- _What you will do_: What is needed is an exact copy of all the entries below.

- _Dataset_:
·····
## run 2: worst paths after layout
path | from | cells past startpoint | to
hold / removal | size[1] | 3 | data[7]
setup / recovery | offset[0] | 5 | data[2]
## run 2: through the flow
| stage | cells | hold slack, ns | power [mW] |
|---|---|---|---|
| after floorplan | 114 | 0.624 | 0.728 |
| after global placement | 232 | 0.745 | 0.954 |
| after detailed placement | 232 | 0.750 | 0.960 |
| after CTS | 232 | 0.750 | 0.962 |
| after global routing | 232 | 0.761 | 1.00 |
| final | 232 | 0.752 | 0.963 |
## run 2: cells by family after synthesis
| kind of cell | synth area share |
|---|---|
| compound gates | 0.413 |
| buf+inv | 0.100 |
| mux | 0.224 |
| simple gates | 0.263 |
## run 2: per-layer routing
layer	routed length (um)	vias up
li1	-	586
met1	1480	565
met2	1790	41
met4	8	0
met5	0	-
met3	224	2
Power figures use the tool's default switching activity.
File: config.mk
export PLATFORM = sky130hd
export DESIGN_NAME = storeAlign
export DESIGN_NICKNAME = d
export VERILOG_FILES = /design/src/memConfigPkg.sv /design/src/lsuTypesPkg.sv /design/src/storeAlign.sv
export SDC_FILE = /design/constraint.sdc
export NUM_CORES = 1
export LEC_CHECK = 0
export BUFFER_PORTS_ARGS = -buffer_cell sky130_fd_sc_hd__buf_4
export CAP_MARGIN = 20
export CORE_MARGIN = 10
export CORE_UTILIZATION = 23
export DETAILED_ROUTE_END_ITERATION = 8
export PLACE_DENSITY = 0.95
export SYNTH_ARGS = -nofsm -noshare
export SYNTH_HDL_FRONTEND = slang
export SYNTH_SLANG_ARGS = --single-unit
File: constraint.sdc
create_clock -name vclk -period 1.2
set_input_delay 0.12 -clock vclk [all_inputs]
set_output_delay 0.12 -clock vclk [all_outputs]
set_load 0.02 [all_outputs]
·····
- _Exercise output_:
## run 2: worst paths after layout
path | from | cells past startpoint | to
hold / removal | size[1] | 3 | data[7]
setup / recovery | offset[0] | 5 | data[2]
## run 2: through the flow
| stage | cells | hold slack, ns | power [mW] |
|---|---|---|---|
| after floorplan | 114 | 0.624 | 0.728 |
| after global placement | 232 | 0.745 | 0.954 |
| after detailed placement | 232 | 0.750 | 0.960 |
| after CTS | 232 | 0.750 | 0.962 |
| after global routing | 232 | 0.761 | 1.00 |
| final | 232 | 0.752 | 0.963 |
## run 2: cells by family after synthesis
| kind of cell | synth area share |
|---|---|
| compound gates | 0.413 |
| buf+inv | 0.100 |
| mux | 0.224 |
| simple gates | 0.263 |
## run 2: per-layer routing
layer	routed length (um)	vias up
li1	-	586
met1	1480	565
met2	1790	41
met4	8	0
met5	0	-
met3	224	2
Power figures use the tool's default switching activity.
File: config.mk
export PLATFORM = sky130hd
export DESIGN_NAME = storeAlign
export DESIGN_NICKNAME = d
export VERILOG_FILES = /design/src/memConfigPkg.sv /design/src/lsuTypesPkg.sv /design/src/storeAlign.sv
export SDC_FILE = /design/constraint.sdc
export NUM_CORES = 1
export LEC_CHECK = 0
export BUFFER_PORTS_ARGS = -buffer_cell sky130_fd_sc_hd__buf_4
export CAP_MARGIN = 20
export CORE_MARGIN = 10
export CORE_UTILIZATION = 23
export DETAILED_ROUTE_END_ITERATION = 8
export PLACE_DENSITY = 0.95
export SYNTH_ARGS = -nofsm -noshare
export SYNTH_HDL_FRONTEND = slang
export SYNTH_SLANG_ARGS = --single-unit
File: constraint.sdc
create_clock -name vclk -period 1.2
set_input_delay 0.12 -clock vclk [all_inputs]
set_output_delay 0.12 -clock vclk [all_outputs]
set_load 0.02 [all_outputs]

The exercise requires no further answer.